▶ **YOUR TASK**:
Output exactly the lines below, starting with the line that has "max in group" and going on through the line that has "min in group", both included, and no other lines.

▶ **RECORDS FOR PROCESSING**:
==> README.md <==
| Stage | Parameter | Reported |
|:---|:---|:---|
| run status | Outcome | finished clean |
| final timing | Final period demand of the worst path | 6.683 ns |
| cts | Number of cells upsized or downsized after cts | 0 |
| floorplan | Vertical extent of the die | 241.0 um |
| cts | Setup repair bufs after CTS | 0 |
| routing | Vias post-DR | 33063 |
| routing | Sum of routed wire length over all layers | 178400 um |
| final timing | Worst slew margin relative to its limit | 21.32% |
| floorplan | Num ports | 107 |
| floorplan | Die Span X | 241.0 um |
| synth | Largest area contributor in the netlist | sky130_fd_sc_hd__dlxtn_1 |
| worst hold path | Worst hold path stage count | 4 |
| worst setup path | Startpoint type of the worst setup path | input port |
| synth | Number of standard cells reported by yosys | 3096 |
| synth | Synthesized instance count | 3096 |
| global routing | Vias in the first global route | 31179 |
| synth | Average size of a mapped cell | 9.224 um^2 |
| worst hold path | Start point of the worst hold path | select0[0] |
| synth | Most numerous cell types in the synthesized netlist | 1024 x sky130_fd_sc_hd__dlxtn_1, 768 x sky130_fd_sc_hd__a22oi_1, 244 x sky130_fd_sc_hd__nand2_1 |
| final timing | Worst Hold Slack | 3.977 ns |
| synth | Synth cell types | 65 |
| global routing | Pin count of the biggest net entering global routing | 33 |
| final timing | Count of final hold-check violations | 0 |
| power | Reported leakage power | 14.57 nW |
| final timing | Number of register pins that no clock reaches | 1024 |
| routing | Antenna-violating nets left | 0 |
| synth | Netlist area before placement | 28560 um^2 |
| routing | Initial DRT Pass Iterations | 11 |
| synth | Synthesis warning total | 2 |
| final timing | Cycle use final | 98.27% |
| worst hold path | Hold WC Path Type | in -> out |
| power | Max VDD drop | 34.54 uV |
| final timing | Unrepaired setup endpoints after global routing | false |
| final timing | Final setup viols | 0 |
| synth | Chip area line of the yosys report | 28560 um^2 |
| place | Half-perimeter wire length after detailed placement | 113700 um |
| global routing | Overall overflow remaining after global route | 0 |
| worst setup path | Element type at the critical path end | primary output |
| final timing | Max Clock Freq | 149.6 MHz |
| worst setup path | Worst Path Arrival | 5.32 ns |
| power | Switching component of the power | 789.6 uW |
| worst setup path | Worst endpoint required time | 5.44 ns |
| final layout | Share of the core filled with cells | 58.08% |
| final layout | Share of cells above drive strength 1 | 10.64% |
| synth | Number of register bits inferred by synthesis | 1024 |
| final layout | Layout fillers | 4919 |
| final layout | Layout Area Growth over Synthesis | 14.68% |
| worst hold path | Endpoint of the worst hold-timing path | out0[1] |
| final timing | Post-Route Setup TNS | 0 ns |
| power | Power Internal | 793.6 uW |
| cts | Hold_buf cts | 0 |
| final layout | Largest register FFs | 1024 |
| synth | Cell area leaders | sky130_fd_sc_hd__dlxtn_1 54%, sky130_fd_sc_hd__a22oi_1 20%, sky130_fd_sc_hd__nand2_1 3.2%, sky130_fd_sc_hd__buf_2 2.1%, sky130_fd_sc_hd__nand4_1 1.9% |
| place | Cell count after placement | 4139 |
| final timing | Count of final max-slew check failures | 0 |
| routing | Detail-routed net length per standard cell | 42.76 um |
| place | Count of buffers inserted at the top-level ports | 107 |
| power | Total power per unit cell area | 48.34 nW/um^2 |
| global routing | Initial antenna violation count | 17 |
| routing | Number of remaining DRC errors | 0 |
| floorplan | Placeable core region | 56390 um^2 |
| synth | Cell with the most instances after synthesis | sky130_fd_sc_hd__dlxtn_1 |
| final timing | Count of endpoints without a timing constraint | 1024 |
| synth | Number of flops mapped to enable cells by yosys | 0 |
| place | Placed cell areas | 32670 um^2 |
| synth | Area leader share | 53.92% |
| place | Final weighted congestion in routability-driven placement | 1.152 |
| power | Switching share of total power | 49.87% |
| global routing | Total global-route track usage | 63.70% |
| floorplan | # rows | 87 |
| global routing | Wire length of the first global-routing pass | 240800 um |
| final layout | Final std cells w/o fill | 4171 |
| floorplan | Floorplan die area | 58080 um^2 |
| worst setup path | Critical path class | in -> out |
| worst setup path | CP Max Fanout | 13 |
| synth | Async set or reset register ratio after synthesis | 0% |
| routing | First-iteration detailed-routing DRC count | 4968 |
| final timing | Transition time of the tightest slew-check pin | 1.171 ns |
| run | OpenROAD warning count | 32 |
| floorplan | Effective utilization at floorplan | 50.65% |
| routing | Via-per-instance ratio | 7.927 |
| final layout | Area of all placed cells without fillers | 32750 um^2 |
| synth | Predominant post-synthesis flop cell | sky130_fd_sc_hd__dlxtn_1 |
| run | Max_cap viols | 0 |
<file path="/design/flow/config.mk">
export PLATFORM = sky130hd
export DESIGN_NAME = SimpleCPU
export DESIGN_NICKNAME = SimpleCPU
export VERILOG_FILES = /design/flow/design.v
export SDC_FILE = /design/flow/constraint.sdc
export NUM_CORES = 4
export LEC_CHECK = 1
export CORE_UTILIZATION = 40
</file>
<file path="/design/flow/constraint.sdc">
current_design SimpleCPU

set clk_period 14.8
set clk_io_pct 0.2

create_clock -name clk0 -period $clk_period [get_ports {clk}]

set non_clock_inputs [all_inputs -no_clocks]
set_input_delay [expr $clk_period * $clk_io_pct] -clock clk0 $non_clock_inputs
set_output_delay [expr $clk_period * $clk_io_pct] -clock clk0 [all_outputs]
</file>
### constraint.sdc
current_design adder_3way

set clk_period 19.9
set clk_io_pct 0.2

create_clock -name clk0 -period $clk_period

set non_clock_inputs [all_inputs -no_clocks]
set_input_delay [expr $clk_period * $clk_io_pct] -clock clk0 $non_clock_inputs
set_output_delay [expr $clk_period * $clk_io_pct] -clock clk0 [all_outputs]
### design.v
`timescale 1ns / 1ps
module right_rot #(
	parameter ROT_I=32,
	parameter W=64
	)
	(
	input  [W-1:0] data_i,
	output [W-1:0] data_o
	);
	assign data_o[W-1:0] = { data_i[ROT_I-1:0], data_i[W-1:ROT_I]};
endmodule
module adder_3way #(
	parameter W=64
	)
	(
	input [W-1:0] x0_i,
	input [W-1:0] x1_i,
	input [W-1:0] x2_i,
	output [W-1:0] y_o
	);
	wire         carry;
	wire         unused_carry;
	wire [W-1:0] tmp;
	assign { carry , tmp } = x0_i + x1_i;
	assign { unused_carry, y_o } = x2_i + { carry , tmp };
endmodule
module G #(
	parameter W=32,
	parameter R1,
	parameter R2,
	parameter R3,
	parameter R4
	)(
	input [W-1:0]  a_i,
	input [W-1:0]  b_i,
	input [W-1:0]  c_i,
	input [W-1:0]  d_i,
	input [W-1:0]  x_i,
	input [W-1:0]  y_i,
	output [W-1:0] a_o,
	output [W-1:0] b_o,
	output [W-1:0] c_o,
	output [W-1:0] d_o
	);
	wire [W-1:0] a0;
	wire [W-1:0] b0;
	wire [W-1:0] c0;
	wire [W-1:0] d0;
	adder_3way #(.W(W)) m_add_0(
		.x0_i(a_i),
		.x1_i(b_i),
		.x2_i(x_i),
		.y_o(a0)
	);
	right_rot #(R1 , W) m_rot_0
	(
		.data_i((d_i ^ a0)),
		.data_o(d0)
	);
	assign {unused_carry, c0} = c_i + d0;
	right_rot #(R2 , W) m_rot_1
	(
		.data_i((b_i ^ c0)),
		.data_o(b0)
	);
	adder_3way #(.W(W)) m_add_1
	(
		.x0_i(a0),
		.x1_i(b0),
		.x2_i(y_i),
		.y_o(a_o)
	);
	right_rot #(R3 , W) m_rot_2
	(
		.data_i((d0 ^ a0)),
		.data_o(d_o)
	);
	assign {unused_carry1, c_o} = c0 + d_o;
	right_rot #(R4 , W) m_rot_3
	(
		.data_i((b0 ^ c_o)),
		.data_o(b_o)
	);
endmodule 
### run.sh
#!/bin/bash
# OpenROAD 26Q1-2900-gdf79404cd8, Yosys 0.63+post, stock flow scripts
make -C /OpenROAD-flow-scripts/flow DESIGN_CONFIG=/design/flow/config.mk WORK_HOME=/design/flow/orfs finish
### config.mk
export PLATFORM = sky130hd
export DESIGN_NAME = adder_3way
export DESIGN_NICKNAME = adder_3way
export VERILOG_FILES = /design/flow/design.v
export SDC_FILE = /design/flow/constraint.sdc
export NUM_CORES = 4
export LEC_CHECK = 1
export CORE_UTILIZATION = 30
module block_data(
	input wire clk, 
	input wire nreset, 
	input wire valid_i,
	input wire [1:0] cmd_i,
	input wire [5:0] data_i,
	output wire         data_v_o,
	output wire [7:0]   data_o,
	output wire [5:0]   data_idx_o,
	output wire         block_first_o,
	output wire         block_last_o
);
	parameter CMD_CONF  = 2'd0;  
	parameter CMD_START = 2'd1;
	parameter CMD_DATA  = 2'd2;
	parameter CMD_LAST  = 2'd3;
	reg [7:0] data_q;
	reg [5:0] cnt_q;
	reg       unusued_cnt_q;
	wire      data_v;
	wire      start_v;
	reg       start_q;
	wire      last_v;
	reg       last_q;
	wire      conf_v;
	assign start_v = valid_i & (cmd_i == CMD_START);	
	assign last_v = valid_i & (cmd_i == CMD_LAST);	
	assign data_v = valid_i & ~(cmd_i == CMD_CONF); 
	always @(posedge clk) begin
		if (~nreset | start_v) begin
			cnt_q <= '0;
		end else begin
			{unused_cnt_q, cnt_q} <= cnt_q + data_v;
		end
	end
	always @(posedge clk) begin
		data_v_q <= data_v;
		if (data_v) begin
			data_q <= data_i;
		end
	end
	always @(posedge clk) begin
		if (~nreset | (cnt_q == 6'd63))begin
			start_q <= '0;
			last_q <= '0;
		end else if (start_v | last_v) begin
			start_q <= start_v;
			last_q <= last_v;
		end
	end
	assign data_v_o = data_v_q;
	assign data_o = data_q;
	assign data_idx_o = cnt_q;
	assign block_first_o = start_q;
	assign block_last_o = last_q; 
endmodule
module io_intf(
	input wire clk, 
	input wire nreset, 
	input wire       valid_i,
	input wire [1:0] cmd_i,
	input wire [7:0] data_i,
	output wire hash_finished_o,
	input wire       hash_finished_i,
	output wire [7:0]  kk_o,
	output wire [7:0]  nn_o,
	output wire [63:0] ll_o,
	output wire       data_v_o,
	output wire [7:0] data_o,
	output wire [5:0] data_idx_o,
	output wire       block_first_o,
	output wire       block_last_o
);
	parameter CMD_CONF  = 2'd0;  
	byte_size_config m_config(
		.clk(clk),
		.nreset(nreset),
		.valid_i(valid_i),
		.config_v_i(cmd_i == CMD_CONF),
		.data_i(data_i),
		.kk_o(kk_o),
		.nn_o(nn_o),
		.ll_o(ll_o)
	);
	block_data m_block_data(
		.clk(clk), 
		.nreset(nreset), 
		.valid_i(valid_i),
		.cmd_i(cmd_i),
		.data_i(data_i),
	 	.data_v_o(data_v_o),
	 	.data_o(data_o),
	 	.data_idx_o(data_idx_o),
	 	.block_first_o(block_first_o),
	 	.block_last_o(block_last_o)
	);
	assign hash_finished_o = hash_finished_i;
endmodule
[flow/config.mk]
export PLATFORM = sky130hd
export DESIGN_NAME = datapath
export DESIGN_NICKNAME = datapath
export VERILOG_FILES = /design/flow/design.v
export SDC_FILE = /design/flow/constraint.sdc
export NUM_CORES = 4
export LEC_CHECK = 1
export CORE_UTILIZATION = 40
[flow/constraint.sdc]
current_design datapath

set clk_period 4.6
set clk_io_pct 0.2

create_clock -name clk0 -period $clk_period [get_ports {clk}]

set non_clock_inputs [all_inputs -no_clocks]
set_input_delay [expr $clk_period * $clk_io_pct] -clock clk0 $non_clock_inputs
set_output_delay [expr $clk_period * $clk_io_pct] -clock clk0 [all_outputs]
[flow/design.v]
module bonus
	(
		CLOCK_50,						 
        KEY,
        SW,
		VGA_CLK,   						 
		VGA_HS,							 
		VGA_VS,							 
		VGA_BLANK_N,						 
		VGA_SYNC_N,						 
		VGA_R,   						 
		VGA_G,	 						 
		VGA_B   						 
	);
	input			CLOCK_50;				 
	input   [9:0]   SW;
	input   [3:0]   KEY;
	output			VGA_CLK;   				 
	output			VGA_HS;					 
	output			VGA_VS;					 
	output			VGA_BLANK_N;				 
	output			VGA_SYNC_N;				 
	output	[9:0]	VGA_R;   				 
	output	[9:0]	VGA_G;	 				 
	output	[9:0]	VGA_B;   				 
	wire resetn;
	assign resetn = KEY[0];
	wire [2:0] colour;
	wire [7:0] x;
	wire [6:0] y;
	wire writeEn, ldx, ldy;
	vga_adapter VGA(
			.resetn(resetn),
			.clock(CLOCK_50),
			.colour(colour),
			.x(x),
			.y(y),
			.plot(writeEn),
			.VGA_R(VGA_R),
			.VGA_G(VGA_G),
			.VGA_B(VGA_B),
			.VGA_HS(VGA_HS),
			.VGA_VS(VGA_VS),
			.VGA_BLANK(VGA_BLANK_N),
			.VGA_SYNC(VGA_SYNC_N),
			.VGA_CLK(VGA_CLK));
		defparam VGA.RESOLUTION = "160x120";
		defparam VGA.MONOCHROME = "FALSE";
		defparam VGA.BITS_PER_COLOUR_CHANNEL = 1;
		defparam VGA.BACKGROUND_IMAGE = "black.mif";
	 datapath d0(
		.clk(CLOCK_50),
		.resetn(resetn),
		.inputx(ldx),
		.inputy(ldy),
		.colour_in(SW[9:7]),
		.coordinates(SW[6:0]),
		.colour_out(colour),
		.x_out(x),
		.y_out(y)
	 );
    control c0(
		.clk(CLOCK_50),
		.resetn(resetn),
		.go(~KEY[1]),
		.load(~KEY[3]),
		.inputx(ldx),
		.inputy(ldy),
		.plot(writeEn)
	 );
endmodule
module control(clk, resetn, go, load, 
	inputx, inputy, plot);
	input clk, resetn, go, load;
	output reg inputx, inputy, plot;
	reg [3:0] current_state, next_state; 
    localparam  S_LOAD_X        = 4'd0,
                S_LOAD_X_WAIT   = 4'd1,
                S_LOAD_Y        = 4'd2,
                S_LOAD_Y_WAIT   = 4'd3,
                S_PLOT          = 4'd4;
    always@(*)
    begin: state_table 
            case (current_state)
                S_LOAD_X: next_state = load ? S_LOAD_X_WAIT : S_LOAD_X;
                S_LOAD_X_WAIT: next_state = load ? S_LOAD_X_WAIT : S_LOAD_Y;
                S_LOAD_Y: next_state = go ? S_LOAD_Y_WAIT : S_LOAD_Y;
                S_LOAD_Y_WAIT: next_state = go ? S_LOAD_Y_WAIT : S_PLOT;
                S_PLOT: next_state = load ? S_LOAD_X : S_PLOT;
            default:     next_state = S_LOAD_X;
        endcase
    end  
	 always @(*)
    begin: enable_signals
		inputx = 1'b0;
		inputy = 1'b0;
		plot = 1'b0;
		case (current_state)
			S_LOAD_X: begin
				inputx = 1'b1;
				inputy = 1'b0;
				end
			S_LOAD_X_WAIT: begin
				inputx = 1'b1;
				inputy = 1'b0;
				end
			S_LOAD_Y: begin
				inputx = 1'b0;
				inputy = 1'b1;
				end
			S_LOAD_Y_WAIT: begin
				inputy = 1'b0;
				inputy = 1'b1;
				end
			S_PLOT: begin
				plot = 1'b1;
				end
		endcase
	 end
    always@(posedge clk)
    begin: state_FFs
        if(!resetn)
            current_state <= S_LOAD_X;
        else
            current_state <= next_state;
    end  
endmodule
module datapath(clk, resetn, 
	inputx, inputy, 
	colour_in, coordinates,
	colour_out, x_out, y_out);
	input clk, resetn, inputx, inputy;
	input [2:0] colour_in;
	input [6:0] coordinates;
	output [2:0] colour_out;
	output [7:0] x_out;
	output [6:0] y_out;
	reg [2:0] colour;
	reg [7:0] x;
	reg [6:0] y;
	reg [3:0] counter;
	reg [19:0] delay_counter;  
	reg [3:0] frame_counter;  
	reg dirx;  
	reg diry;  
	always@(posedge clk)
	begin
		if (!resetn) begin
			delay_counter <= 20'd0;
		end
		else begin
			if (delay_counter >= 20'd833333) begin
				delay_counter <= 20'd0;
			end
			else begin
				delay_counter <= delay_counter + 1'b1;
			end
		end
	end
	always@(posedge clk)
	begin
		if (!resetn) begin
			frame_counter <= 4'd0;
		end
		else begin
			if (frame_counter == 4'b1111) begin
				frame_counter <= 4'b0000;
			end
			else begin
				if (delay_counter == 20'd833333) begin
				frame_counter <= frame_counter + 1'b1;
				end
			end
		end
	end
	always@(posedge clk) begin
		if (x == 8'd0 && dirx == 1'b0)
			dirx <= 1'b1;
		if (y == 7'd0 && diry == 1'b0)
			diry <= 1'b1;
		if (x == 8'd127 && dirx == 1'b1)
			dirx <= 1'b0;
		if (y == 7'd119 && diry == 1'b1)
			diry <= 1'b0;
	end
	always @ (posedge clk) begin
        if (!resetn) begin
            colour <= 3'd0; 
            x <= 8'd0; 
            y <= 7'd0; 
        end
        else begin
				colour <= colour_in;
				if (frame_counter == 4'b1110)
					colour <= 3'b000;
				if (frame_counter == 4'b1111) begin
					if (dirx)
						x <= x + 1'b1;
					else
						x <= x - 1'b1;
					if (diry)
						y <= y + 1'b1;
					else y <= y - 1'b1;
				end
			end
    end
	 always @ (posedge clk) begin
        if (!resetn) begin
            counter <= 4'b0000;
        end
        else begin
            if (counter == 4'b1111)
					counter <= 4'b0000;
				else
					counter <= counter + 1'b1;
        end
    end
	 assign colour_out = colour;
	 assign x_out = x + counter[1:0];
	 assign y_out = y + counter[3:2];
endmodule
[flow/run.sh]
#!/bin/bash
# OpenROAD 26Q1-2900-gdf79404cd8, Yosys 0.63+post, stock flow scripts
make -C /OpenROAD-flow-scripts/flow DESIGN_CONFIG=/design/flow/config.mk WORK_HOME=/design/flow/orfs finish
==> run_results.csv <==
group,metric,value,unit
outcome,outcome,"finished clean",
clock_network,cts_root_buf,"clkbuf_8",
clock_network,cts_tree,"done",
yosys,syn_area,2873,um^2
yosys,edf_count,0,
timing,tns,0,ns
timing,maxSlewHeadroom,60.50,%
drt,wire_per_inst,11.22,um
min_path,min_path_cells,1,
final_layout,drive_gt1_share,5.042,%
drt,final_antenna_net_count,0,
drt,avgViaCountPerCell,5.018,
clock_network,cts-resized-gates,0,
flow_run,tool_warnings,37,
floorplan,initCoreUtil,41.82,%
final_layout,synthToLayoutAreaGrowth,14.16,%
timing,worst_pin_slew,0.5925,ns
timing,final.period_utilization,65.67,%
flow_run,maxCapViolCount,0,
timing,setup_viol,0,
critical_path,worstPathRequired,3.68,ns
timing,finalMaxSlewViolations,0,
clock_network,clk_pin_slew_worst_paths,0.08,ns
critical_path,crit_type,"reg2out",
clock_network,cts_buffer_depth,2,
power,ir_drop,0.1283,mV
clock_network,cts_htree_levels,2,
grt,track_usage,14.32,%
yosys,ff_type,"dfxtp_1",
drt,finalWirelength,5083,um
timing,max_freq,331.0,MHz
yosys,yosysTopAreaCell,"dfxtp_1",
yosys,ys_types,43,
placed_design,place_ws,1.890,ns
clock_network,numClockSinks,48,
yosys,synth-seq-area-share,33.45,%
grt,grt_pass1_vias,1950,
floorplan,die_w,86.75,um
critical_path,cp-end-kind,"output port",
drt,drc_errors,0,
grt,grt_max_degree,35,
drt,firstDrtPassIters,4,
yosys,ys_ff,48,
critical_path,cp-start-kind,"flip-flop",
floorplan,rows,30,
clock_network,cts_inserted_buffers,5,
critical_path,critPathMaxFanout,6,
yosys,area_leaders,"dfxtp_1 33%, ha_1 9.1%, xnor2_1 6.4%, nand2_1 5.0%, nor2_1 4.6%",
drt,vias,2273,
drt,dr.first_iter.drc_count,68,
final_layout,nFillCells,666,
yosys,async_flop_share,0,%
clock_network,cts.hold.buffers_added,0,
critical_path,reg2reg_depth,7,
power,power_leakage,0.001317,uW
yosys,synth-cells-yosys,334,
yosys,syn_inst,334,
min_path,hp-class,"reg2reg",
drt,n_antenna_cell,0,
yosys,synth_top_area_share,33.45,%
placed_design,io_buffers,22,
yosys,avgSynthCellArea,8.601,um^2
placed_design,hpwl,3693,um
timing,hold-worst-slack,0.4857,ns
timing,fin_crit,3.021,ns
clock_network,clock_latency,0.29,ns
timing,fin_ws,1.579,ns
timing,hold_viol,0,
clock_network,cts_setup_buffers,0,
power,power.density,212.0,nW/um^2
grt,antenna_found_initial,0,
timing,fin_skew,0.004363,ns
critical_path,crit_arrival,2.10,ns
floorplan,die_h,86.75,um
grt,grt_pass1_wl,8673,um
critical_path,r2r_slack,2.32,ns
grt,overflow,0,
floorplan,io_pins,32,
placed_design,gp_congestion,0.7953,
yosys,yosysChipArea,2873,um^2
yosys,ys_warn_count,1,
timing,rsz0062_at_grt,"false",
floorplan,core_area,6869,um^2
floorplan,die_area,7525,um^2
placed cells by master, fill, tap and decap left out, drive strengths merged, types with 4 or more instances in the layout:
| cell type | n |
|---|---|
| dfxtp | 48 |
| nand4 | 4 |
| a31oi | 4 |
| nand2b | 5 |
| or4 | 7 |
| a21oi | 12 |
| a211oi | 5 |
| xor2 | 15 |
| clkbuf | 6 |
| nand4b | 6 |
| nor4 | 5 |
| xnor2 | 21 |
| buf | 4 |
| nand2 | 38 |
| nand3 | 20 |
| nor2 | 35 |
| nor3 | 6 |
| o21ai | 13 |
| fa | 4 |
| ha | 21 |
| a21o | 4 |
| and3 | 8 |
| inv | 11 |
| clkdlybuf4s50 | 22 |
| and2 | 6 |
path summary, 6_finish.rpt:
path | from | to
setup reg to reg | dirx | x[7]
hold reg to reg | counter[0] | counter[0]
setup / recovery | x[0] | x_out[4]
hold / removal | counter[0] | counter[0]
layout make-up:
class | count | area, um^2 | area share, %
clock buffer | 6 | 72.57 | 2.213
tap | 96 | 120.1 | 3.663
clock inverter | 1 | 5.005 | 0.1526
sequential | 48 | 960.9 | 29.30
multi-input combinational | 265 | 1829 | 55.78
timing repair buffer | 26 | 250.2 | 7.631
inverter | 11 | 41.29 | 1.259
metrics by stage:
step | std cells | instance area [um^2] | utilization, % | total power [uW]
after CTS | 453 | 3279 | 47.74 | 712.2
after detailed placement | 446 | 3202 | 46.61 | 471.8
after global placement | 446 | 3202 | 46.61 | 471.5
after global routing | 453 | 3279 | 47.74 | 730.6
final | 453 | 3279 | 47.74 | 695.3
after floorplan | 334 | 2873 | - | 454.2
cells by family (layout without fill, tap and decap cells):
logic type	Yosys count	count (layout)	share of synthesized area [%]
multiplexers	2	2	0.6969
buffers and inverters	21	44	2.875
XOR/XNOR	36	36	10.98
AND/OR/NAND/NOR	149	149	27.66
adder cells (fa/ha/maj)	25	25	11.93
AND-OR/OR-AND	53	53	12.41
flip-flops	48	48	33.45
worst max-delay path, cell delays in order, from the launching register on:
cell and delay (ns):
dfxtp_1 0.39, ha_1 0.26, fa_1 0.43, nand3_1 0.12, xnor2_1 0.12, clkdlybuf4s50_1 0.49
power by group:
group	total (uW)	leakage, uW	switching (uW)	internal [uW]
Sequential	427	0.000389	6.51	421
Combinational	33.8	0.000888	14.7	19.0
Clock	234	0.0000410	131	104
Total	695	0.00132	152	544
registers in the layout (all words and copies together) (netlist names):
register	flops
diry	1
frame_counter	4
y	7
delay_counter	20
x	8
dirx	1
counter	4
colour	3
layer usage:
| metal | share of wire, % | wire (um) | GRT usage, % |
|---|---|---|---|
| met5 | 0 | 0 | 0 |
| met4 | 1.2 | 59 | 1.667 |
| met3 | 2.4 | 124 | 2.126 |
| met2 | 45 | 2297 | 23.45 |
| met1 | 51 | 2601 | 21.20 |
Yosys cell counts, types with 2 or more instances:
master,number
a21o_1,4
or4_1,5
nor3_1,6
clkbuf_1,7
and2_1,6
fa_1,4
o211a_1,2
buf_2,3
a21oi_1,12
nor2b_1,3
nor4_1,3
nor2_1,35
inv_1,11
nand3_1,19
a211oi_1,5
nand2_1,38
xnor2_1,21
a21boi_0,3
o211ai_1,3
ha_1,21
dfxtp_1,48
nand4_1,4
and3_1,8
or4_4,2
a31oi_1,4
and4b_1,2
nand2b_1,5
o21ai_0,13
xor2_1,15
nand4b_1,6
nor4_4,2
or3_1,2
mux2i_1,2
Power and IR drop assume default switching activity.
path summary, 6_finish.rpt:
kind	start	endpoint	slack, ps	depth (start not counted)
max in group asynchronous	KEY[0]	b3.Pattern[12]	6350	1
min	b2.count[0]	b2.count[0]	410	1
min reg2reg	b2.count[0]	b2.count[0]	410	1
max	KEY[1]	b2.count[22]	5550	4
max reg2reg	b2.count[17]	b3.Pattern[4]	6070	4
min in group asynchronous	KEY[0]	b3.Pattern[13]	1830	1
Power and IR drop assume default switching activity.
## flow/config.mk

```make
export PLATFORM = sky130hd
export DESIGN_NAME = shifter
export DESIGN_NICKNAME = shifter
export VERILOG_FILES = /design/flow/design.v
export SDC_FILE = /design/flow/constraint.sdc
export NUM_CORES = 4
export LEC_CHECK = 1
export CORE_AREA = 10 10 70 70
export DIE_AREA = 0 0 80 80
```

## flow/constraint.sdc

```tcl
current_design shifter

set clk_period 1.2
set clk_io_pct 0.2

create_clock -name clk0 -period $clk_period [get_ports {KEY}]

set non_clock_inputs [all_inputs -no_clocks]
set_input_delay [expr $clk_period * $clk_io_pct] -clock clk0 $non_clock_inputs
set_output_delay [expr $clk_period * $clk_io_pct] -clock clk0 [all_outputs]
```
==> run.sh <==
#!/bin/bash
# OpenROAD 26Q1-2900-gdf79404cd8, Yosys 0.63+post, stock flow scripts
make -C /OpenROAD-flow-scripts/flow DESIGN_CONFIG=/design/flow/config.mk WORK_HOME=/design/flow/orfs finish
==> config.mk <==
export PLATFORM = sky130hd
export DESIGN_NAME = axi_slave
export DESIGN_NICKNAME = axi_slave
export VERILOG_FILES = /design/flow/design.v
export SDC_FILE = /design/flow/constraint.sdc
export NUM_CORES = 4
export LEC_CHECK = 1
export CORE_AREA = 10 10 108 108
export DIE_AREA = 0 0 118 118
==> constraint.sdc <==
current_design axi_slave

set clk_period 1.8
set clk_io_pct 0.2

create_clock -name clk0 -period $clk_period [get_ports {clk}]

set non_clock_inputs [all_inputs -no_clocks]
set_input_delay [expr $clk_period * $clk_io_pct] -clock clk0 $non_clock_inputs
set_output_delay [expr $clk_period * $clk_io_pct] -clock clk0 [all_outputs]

▶ **EXERCISE RESPONSE**:
max in group asynchronous	KEY[0]	b3.Pattern[12]	6350	1
min	b2.count[0]	b2.count[0]	410	1
min reg2reg	b2.count[0]	b2.count[0]	410	1
max	KEY[1]	b2.count[22]	5550	4
max reg2reg	b2.count[17]	b3.Pattern[4]	6070	4
min in group asynchronous	KEY[0]	b3.Pattern[13]	1830	1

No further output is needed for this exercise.